At a given mass of proppant, the fracture length and fracture width are competing for the proppant. The maximum productivity index would be achieved on the best compromise between length and conductivity. The classical proppant index method theory is originally proposed for single fracture with uniform conductivity in the pseudo-steady state (PSS) flow conditions[27,28], and the objective function is the productivity index in the PSS condition, while not (cumulative) rate in transient conditions.

In this paper, an extension of proppant index method theory to account for the geometry of multiple MFHWs is presented, and the proppant number is modified as

${{N}_{\text{prop}}}=\frac{4{{x}_{\text{ef}}}}{3{{y}_{\text{ef}}}}\frac{{{n}_{\text{f}}}{{C}_{\text{fDmax}}}I_{\text{x}}^{2}}{{{n}_{\text{w}}}}$

The extended proppant index method could consider time dependency of transient response covering both transient and PSS conditions. The fixed proppant number in the proppant index method is regarded as technical constraint. With further consideration of economic constraint, a nested optimization method containing outer-optimization and inner-optimization shells is further developed to optimize an overall economic objective.

3.1. Inner-optimization shell

Fracture length and conductivity (set the fracture height is the same as the formation thickness) are key parameters of inflow and outflow relations between fracture and reservoir. Considering about the positive relationship of fracture width and fracture permeability, fracture conductivity ability (Kfwf) is used to represent fracture width. We take a single fracture as an example to discuss the optimization process of fracture length and conductivity. The fracture size are assumed as 400 m×50 m×20 m, where the fracture length is represented by fracture-penetration ratio (Ix=Lf/xe), and the fracture width is represented by dimensionless conductivity.

The optimization results of fracture conductivity and length with proppant index in Fig. 7 show when proppant volume is not considered, estimated ultimate recovery (EUR) denoted by dashed line increases monotonously with the increase of Ix and CfD till reaches the maximum value. At this point, the fracture full penetrates the drainage area and reaches infinite conductivity. When the constraint of proppant volume is considered, the cumulative production and fracture dimensions have optimal values, which are denoted by discrete points in the Fig. 7. The maximum conductivity and length cumulative production increases with the increase of proppant index. More interestingly, the optimum fracture conductivity and length are different at different times as seen from Fig. 7a, 7b.

Fig. 7.

Fig. 7.   Optimization of dimension of fractures with finite conductivity.


To determine the effect of production time on the optimum results of fracture conductivity and length, the optimized fracture dimensions with time were calculated (Fig. 8). As shown in Fig. 8a, as expected, EURmax is an increasing function of tD for Nprop=0.1, while CfDopt is a decreasing function and approaches a limit. From Fig. 8b to Fig. 8d, we can see that the larger the proppant index, the larger the dimensionless cumulative production at the same time will be, the wider the variation range of optimum dimensionless conductivity in the same time interval, and the larger the value the dimensionless conductivity approaches will be. For example, as presented in Fig. 8b for Nprop=1, when tD is in the range of 0.01-1000, the corresponding CfD,opt is in the range of 1.62-100.00, and the limit value of CfD,lim is approaching 1.62. In contrast, in Fig. 8d for Nprop=1000, the variation range of CfD,opt is 15-400 with CfD,lim=15.

Fig. 8.

Fig. 8.   Optimization of fracture dimensions under finite conductivity at different proppant indexes.

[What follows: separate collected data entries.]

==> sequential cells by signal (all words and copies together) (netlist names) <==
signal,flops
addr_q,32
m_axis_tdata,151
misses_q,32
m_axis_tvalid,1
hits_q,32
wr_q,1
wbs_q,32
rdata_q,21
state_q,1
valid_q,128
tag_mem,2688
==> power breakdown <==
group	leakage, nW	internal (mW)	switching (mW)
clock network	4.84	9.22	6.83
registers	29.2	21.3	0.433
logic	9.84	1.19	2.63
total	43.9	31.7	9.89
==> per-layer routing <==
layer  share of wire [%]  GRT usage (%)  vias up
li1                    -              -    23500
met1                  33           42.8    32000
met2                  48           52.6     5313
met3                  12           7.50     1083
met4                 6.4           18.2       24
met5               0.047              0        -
--- src/rtl/frq_ctrl.sv ---
`timescale 1ns / 1ps
module frq_ctrl (
  input  logic             clk,
  input  logic             rst_n,
  input  logic             in_tvalid,
  input  frq_pkg::ctl_sts_t sts,
  output frq_pkg::ctl_cmd_t cmd
);
  import frq_pkg::*;

  state_t state_r;
  state_t state_nxt;

  always_ff @(posedge clk) begin
    if (!rst_n) begin
      state_r <= S_IDLE;
    end else begin
      state_r <= state_nxt;
    end
  end

  always_comb begin
    state_nxt = state_r;
    unique case (state_r)
      S_IDLE: begin
        if (in_tvalid) state_nxt = S_DECODE;
      end
      S_DECODE: begin
        unique case (sts.op)
          OP_DEQ:  state_nxt = sts.empty ? S_DONE : S_SHIFT;
          OP_REM:  state_nxt = sts.empty ? S_DONE : S_SEARCH;
          default: state_nxt = S_DONE;
        endcase
      end
      S_SEARCH: begin
        if (sts.hit) begin
          state_nxt = S_SHIFT;
        end else if (sts.scan_last) begin
          state_nxt = S_DONE;
        end
      end
      S_SHIFT: state_nxt = S_DONE;
      S_DONE: begin
        if (sts.out_free) state_nxt = S_IDLE;
      end
      default: state_nxt = S_IDLE;
    endcase
  end

  always_comb begin
    cmd = '0;
    cmd.st_code = ST_OK;
    unique case (state_r)
      S_IDLE: begin
        cmd.in_ready = 1'b1;
        cmd.capture  = in_tvalid;
      end
      S_DECODE: begin
        unique case (sts.op)
          OP_ENQ: begin
            if (sts.full) begin
              cmd.set_st  = 1'b1;
              cmd.st_code = ST_FULL;
            end else begin
              cmd.enqueue = 1'b1;
            end
          end
          OP_DEQ: begin
            if (sts.empty) begin
              cmd.set_st  = 1'b1;
              cmd.st_code = ST_EMPTY;
            end else begin
              cmd.take_head  = 1'b1;
              cmd.clear_scan = 1'b1;
            end
          end
          OP_REM: begin
            if (sts.empty) begin
              cmd.set_st  = 1'b1;
              cmd.st_code = ST_NOT_FOUND;
            end else begin
              cmd.clear_scan = 1'b1;
            end
          end
          default: ;
        endcase
      end
      S_SEARCH: begin
        if (!sts.hit) begin
          if (sts.scan_last) begin
            cmd.set_st  = 1'b1;
            cmd.st_code = ST_NOT_FOUND;
          end else begin
            cmd.step_scan = 1'b1;
          end
        end
      end
      S_SHIFT: cmd.shift = 1'b1;
      S_DONE:  cmd.load_out = sts.out_free;
      default: ;
    endcase
  end

endmodule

Fig. 9 shows the variation patterns of maximum EUR and optimal fracture conductivity and length at different proppant indexes and different times. Fig. 9a shows a positive correlation between CfD,opt and Nprop, which means that the CfD,opt decreases with the decrease of Nprop till reaches a limited value and then keeps constant basically. The bigger the value of tD is, the larger the variation range of Nprop. For example, when tD=1000, CfD,opt approximates a constant in the range of Nprop=1×10-8-1×10-1. However, when tD=0.01, Nprop is in the range of 1×10-8-1×10-7. Besides, both CfD,opt and t Ix,opt increases with Ix. Once Ix is fixed at unity, CfD,opt would show a linear relation with Nprop. Fig. 9b shows that for a given Nprop, CfD,opt decreases with time and approaches a constant value. The constant value of CfD,lim is positively correlated with Nprop [e.g., CfD,opt=1.62 for Nprop=1×10-2, while CfD,opt=175 for Nprop=1×103]. Put it in another way, when dimensionless fixed period of time is shorter, the optimum design indicates a fracture with shorter length and higher conductivity; when dimensionless fixed period of time is longer, the opposite is the case. It is worth noting that the characteristic value of CfD,opt is 1.62 in the case of small Nprop, which is consistent with the results of Valko and Economides[27], proving the method presented in this paper is reliable.

Fig. 9.

Fig. 9.   Effect of fixed period of time and proppant index on the optimal fracture conductivity and length.


3.2. Outer-optimization shell

Assuming the drainage area is fixed, the geometrical shape affects the well performance and the optimum fracture conductivity and length. The drainage-area aspect ratio describes the geometrical shape, which is defined as λ=ye/xe. Noted that aspect ratio is also determined by nw and nf (ye=yef/nf, xe=xef/nw). Fig. 10 shows the effect of λ on the production performance. In this case, the fractures are assumed to fully penetrate the pay in the plane, and all fractures have infinite conductivity. The maximum dimensionless accumulative production (0.5xeDyeD/π) could be reached when the production decreased to 0 with a fixed drainage area, irrelevant to the ratio of λ. The initial rate is higher and the maximum EUR is reached in a shorter duration for drainage area with more pronounced elongation when λ is smaller. In fact, the more elongated the drainage area, the more efficiently it can be drained, since the corresponding fracture length is larger, thus making it easy to drain the whole drainage area.

Fig. 10.

Fig. 10.   Effect of drainage-area aspect ratio on performance.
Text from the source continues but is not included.